Por Josué Bravo
CORRESPONSAL /COSTA RICA
Costa Rica recuerda hoy el trágico terremoto que devastó hace dos años el centro del país, dejando 25 muertos y 5 desaparecidos, así como pérdidas millonarias en cultivos, infraestructura y sistema eléctrico, entre otros problemas.
A la 1:21 de la tarde del ocho de enero de 2008, un terremoto de 6,2 grados en escala Richter sacudió la zona central y el resto del país, teniendo una profundidad de 7,1 kilómetros.
El epicentro fue ubicado por la Red Sismológica Nacional (RSN), a cuatro kilómetros al suroeste de la comunidad de Cinchona, Cantón comunidad de la Provincia de Alajuela que fue sepultada por un enorme alud.
De los 25 fallecidos, 9 fueron inmigrantes nicaragüenses que llegaron a la zona a trabajar. También permanecen dos nicaragüenses desaparecidos de los 5 reportados por las autoridades.
Se cree que estos dos nicaragüenses, la joven Idania Pérez y su coterráneo José Baldelomar Barrios, quedaron sepultado en el enorme alud que arrasó con la comunidad de Cinchona.
Esta mañana los familiares que perdieron a estas 30 personas y demás afectados del terremoto, celebrarán una misa solemne a 300 metros de la antigua fábrica El ángel, sitio donde ocurrió la mayor cantidad de fallecidos.
En el sitio donde harán la misa se ubicaba Soda La Estrella, donde fallecieron nicaragüenses y costarricenses. Aunque en este sitio hubo escenas de terror, también ocurrieron verdaderos milagros pues la pareja de nicaragüenses compuesta por Freddy Garzón Mora y Karen López, así como la hija de ambos Hellen, salieron del alud pese a que parcialmente quedaron sepultados.
Quien rescató a Karen y a Hellen fue el propio Garzón, quien perdió otros familiares nicaragüenses en el terremoto.

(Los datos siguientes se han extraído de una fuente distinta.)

## config.mk

```make
export PLATFORM = sky130hd
export DESIGN_NAME = costas_phase_detect
export DESIGN_NICKNAME = d
export VERILOG_FILES = /design/src/rtl/costas_phase_detect.sv
export SDC_FILE = /design/constraint.sdc
export NUM_CORES = 1
export LEC_CHECK = 0
export BUFFER_PORTS_ARGS = -buffer_cell sky130_fd_sc_hd__buf_4
export CORE_MARGIN = 8
export CORE_UTILIZATION = 36
export DETAILED_ROUTE_END_ITERATION = 12
export GPL_TIMING_DRIVEN = 0
export SYNTH_ARGS = -nofsm -noshare
export SYNTH_HDL_FRONTEND = slang
export SYNTH_SLANG_ARGS = --single-unit
```

## constraint.sdc

```tcl
create_clock -name clk -period 4.3 [get_ports clk]
set_clock_uncertainty 0.2 [all_clocks]
set_input_delay 0.86 -clock clk [delete_from_list [all_inputs] [get_ports clk]]
set_output_delay 0.86 -clock clk [all_outputs]
set_load 0.01 [all_outputs]
```

## src/rtl/costas_phase_detect.sv

```systemverilog
// Costas-loop phase detector for BPSK/QPSK: decision-rotates I/Q, produces a
// saturated phase error, blanks the error while settling and tracks lock.
module costas_phase_detect #(
  parameter int WIDTH         = 16,
  parameter int SETTLE_CYCLES = 64,
  parameter int LOCK_THRESH   = 1024,
  parameter int LOCK_COUNT    = 256
) (
  input  logic                    clk,
  input  logic                    rst,
  input  logic [1:0]              mode,
  input  logic signed [WIDTH-1:0] in_I_tdata,
  input  logic                    in_I_tvalid,
  input  logic signed [WIDTH-1:0] in_Q_tdata,
  input  logic                    in_Q_tvalid,
  output logic signed [WIDTH-1:0] out_I_tdata,
  output logic signed [WIDTH-1:0] out_Q_tdata,
  output logic                    out_tvalid,
  output logic signed [WIDTH-1:0] error_tdata,
  output logic                    error_tvalid,
  output logic [1:0]              mode_active,
  output logic                    settling,
  output logic                    locked
);

  localparam int WP1 = WIDTH + 1;
  localparam logic [1:0] MODE_BPSK = 2'b00;
  localparam logic [1:0] MODE_QPSK = 2'b01;
  localparam logic [1:0] MODE_HOLD = 2'b10;
  localparam logic signed [WIDTH-1:0] S_MAX = {1'b0, {(WIDTH-1){1'b1}}};
  localparam logic signed [WIDTH-1:0] S_MIN = {1'b1, {(WIDTH-1){1'b0}}};
  localparam logic [15:0] SETTLE_LOAD = 16'(SETTLE_CYCLES - 1);
  localparam logic [15:0] LOCK_MAX    = 16'(LOCK_COUNT);
  localparam logic [WIDTH:0] THRESH   = WP1'(LOCK_THRESH);

  typedef enum logic {
    ST_RUN    = 1'b0,
    ST_SETTLE = 1'b1
  } state_t;

  function automatic logic signed [WIDTH-1:0] neg_sat(input logic signed [WIDTH-1:0] x);
    logic signed [WIDTH-1:0] r;
    if (x == S_MIN) r = S_MAX;
    else            r = -x;
    return r;
  endfunction

  function automatic logic signed [WIDTH-1:0] sat_narrow(input logic [WIDTH:0] x);
    logic signed [WIDTH-1:0] r;
    if (x[WIDTH] != x[WIDTH-1]) r = x[WIDTH] ? S_MIN : S_MAX;
    else                        r = x[WIDTH-1:0];
    return r;
  endfunction

  state_t                  state_r;
  logic [15:0]             settle_cnt_r;
  logic [1:0]              mode_active_r;
  logic [1:0]              mode_eff_s;
  logic                    mode_change_s;
  logic                    accept_s;

  logic                    s1_valid_r;
  logic signed [WIDTH-1:0] s1_i_r;
  logic signed [WIDTH-1:0] s1_q_r;
  logic [1:0]              s1_mode_r;
  logic                    s1_blank_r;

  logic signed [WIDTH-1:0] fold_i_s;
  logic signed [WIDTH-1:0] fold_q_s;
  logic [WIDTH:0]          diff_s;
  logic signed [WIDTH-1:0] rot_i_s;
  logic signed [WIDTH-1:0] rot_q_s;
  logic signed [WIDTH-1:0] err_raw_s;
  logic signed [WIDTH-1:0] err_s;

  logic signed [WIDTH-1:0] out_i_r;
  logic signed [WIDTH-1:0] out_q_r;
  logic signed [WIDTH-1:0] error_r;
  logic                    out_valid_r;
  logic                    eval_r;

  logic [WIDTH:0]          err_ext_s;
  logic [WIDTH:0]          err_mag_s;
  logic                    in_thresh_s;
  logic [15:0]             lock_cnt_r;
  logic                    locked_r;

  // Map the reserved mode code onto BPSK and detect a request to switch.
  always_comb begin
    mode_eff_s = MODE_BPSK;
    case (mode)
      MODE_QPSK: mode_eff_s = MODE_QPSK;
      MODE_HOLD: mode_eff_s = MODE_HOLD;
      default:   mode_eff_s = MODE_BPSK;
    endcase
    mode_change_s = (mode_eff_s != mode_active_r);
    accept_s      = in_I_tvalid & in_Q_tvalid;
  end

  // Mode/settle controller: any mode switch (re)starts the blanking window.
  always_ff @(posedge clk) begin
    if (rst) begin
      state_r       <= ST_SETTLE;
      settle_cnt_r  <= SETTLE_LOAD;
      mode_active_r <= MODE_BPSK;
    end else if (mode_change_s) begin
      state_r       <= ST_SETTLE;
      settle_cnt_r  <= SETTLE_LOAD;
      mode_active_r <= mode_eff_s;
    end else if (state_r == ST_SETTLE) begin
      if (settle_cnt_r == 16'd0) state_r <= ST_RUN;
      else                       settle_cnt_r <= settle_cnt_r - 16'd1;
    end
  end

  // Stage 1: capture the sample with the mode and blanking in force when accepted.
  always_ff @(posedge clk) begin
    if (rst) begin
      s1_valid_r <= 1'b0;
      s1_i_r     <= {WIDTH{1'b0}};
      s1_q_r     <= {WIDTH{1'b0}};
      s1_mode_r  <= MODE_BPSK;
      s1_blank_r <= 1'b0;
    end else begin
      s1_valid_r <= accept_s;
      if (accept_s) begin
        s1_i_r     <= in_I_tdata;
        s1_q_r     <= in_Q_tdata;
        s1_mode_r  <= mode_active_r;
        s1_blank_r <= (state_r == ST_SETTLE);
      end
    end
  end

  // Decision rotation and phase error for the stage-1 sample.
  always_comb begin
    fold_q_s  = s1_i_r[WIDTH-1] ? neg_sat(s1_q_r) : s1_q_r;
    fold_i_s  = s1_q_r[WIDTH-1] ? neg_sat(s1_i_r) : s1_i_r;
    diff_s    = {fold_q_s[WIDTH-1], fold_q_s} - {fold_i_s[WIDTH-1], fold_i_s};
    rot_i_s   = s1_i_r;
    rot_q_s   = s1_q_r;
    err_raw_s = {WIDTH{1'b0}};
    case (s1_mode_r)
      MODE_QPSK: begin
        rot_i_s   = fold_i_s;
        rot_q_s   = fold_q_s;
        err_raw_s = sat_narrow(diff_s);
      end
      MODE_HOLD: err_raw_s = {WIDTH{1'b0}};
      default:   err_raw_s = fold_q_s;
    endcase
    if (s1_blank_r) err_s = {WIDTH{1'b0}};
    else            err_s = err_raw_s;
  end

  // Stage 2: output registers; data holds when no sample arrives.
  always_ff @(posedge clk) begin
    if (rst) begin
      out_valid_r <= 1'b0;
      eval_r      <= 1'b0;
      out_i_r     <= {WIDTH{1'b0}};
      out_q_r     <= {WIDTH{1'b0}};
      error_r     <= {WIDTH{1'b0}};
    end else begin
      out_valid_r <= s1_valid_r;
      eval_r      <= s1_valid_r & ~s1_blank_r & (s1_mode_r != MODE_HOLD);
      if (s1_valid_r) begin
        out_i_r <= rot_i_s;
        out_q_r <= rot_q_s;
        error_r <= err_s;
      end
    end
  end

  // Magnitude in WIDTH+1 bits so the most negative error cannot wrap.
  always_comb begin
    err_ext_s   = {error_r[WIDTH-1], error_r};
    if (err_ext_s[WIDTH]) err_mag_s = {(WIDTH+1){1'b0}} - err_ext_s;
    else                  err_mag_s = err_ext_s;
    in_thresh_s = (err_mag_s < THRESH);
  end

  // Lock detector on the emitted error stream.
  always_ff @(posedge clk) begin
    if (rst) begin
      lock_cnt_r <= 16'd0;
      locked_r   <= 1'b0;
    end else if (mode_change_s || (eval_r && !in_thresh_s)) begin
      lock_cnt_r <= 16'd0;
      locked_r   <= 1'b0;
    end else begin
      if (eval_r && (lock_cnt_r != LOCK_MAX)) lock_cnt_r <= lock_cnt_r + 16'd1;
      if (lock_cnt_r == LOCK_MAX) locked_r <= 1'b1;
    end
  end

  assign out_I_tdata  = out_i_r;
  assign out_Q_tdata  = out_q_r;
  assign error_tdata  = error_r;
  assign out_tvalid   = out_valid_r;
  assign error_tvalid = out_valid_r;
  assign mode_active  = mode_active_r;
  assign settling     = (state_r == ST_SETTLE);
  assign locked       = locked_r;

endmodule

```

# ---- Word level (Yosys, flattened, before mapping)
# Cells that the tools add are included.
dict set report totals {
  n_memories 0
  latchBits 0
  out_inout_bits 54
  ramBits 0
  regBits 122
  mem_bits_ro 0
}
dict set report classes {
  n_eq_ne 11
  n_mul 0
  n_lt_le_gt_ge 1
  reduce_logical 8
  shifts 0
  div_mod_pow 0
  mux 14
  n_bitwise 5
  n_addsub 6
}
# cell n
set op_table {}
lappend op_table {{16-bit two-way mux} 9}
lappend op_table {{16-bit == test, second input constant} 2}
lappend op_table {{16-bit negator} 2}
lappend op_table {{16-bit case mux with 2 select lines} 1}
lappend op_table {{17-bit by 11-bit < comparator with 1-bit output, second input constant} 1}
lappend op_table {{17-bit two-way mux} 1}
lappend op_table {{1-bit by 16-bit subtractor with 17-bit output, first input constant} 1}
lappend op_table {{16-bit by 16-bit subtractor with 17-bit output} 1}
lappend op_table {{16-bit by 1-bit adder with 16-bit output, second input constant} 1}
lappend op_table {{16-bit by 9-bit == test with 1-bit output, second input constant} 1}
lappend op_table {{16-bit zero test} 1}
lappend op_table {{16-bit by 9-bit inequality test with 1-bit output, second input constant} 1}
lappend op_table {{16-bit by 1-bit subtractor with 16-bit output, second input constant} 1}
lappend op_table {{2-bit by 1-bit == test with 1-bit output, second input constant} 2}
lappend op_table {{2-bit == test, second input constant} 2}
lappend op_table {{2-bit case mux with 2 select lines} 1}
lappend op_table {{2-bit OR reduction} 2}
lappend op_table {{1-bit AND} 3}
lappend op_table {{1-bit logical AND} 2}
lappend op_table {{1-bit two-way mux} 2}
lappend op_table {{2-bit inequality test} 1}
lappend op_table {{2-bit inequality test, second input constant} 1}
lappend op_table {{1-bit inverter} 2}
lappend op_table {{2-bit AND reduction} 1}
lappend op_table {{3 further kinds} 3}

# ---- Longest topological paths before layout
dict set report logic_depth {
  word_depth 8
  mapped_depth 18
}

# ---- Worst setup path after synthesis
# OpenSTA, ideal clock, no wires.
dict set report synth_path {
  kind {reg-to-reg}
  startpoint {reg s1_i_r[6]}
  endpoint {reg error_r[10], in the netlist error_tdata[10]}
  required_time_ns 3.972
  path_buffers 3
  slack_ns 0.234
  period_less_slack_ns 4.066
  t_arrival_ns 3.737
  path_stages_with_launch 16
  path_cell_list {dfxtp_1 -> clkbuf_1 -> nor4_1 -> nand4_1 -> nor4b_2 -> buf_2 -> nor2_1 -> ha_1 -> a21oi_1 -> o21ai_1 -> or3_1 -> o21bai_1 -> and3_1 -> a211o_1 -> clkbuf_1 -> o21ai_0}
}
dict set report synth_between {
  elab_chain_cells 8
}
# item line
set synth_lines {}
lappend synth_lines {{from (decl)} 63} ;# logic signed [WIDTH-1:0] s1_i_r;
lappend synth_lines {{from (signal assigned)} 120} ;# s1_i_r <= {WIDTH{1'b0}};
lappend synth_lines {{from (signal assigned)} 127} ;# s1_i_r <= in_I_tdata;
lappend synth_lines {{16-bit negator / 16-bit == test (equally long branches)} {44, 43}}
lappend synth_lines {{16-bit two-way mux} 43} ;# if (x == S_MIN) r = S_MAX;
lappend synth_lines {{16-bit two-way mux (*)} 138} ;# fold_i_s = s1_q_r[WIDTH-1] ? neg_sat(s1_i_r) : s1_i_r;
lappend synth_lines {{16-bit by 16-bit subtractor with 17-bit output (*)} 139} ;# diff_s = {fold_q_s[WIDTH-1], fold_q_s} - {fold_i_s[WIDTH-1], fold_i_s};
lappend synth_lines {{16-bit two-way mux / 1-bit inequality test (equally long branches)} 50} ;# if (x[WIDTH] != x[WIDTH-1]) r = x[WIDTH] ? S_MIN : S_MAX;
lappend synth_lines {{16-bit two-way mux (*)} 50}
lappend synth_lines {{16-bit case mux with 2 select lines (*)} 143} ;# case (s1_mode_r)
lappend synth_lines {{16-bit two-way mux (*)} 152} ;# if (s1_blank_r) err_s = {WIDTH{1'b0}};
lappend synth_lines {{to (signal assigned)} 163} ;# error_r <= {WIDTH{1'b0}};
lappend synth_lines {{to (signal assigned)} 170} ;# error_r <= err_s;
lappend synth_lines {{to (decl)} 78} ;# logic signed [WIDTH-1:0] error_r;
# Every way passes the cells marked *; elsewhere a longest branch is shown, timed or not.
# A chain may end at the register's enable or synchronous reset.

# ---- Final worst setup path
dict set report layout_path {
  startpoint {reg s1_i_r[0]}
  endpoint {reg error_r[8], in the netlist error_tdata[8]}
}
# Same word-level chain as after synthesis.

«Mi papá estaba en la soda al momento que se vino el terremoto. Entonces salió y sacó a pura mano a mi hermanita y a mi mamá. Mi hermanita solo la cabeza tenía afuera y ella gritaba auxilio para que le ayudaran a salir», relató días después Jerson, hijo de la pareja y quien en ese momento tenía 13 años pero conversaban con una madurez de un hombre de 40.
«Yo estaba viendo tele y cuando se dio eso, fui a buscar a mis hermanos. Ellos estaban como hundiéndose en la tierra, yo les agarré la mano y los saqué. Después llegaron unos señores del Mopt (Ministerio de Obras Públicas y Transporte) y nos dijeron que nos fuéramos a una zona plana», recordó.
«Todo esto ha significado una prueba durísima, porque mi papá perdió unos familiares que ya fueron enterrados. Digamos es una experiencia que jamás uno ha vivido, muy duro, un milagro. Mi mamá gracias a Dios está mal de las piernas, pero está con vida. Lo que importa es nuestra familia, lo material no importa», dijo en ese momento.
Según el recuento, Costa Rica perdió 280 mil 537 millones de colones, que al tipo del cambio actual la cifra rondaría los 550 millones de dólares. Las principales afectaciones fue un una planta eléctrica llamada Cariblanco del Instituto Costarricense de Electricidad.
Per también hubo daños en 71 comunidades, más de un mil personas en albergues y 125 mil personas afectadas indirectamente por la tragedia.
Se dañaron 2 mil 387 viviendas, 29 centros escolares y puestos de salud, colapsaron puentes, carreteras y hasta murieron animales.
A dos años de la tragedia aún vive el recuerdo entre los afectados, pero poco a poco el gobierno y la empresa privada ha ido restaurando la zona, eso sí, luchando con la burocracia que abunda en estos países.
Se han restaurado empresas y se han construido viviendas para las familias que lo perdieron todo, pero la población aún sigue clamando pro ayudas.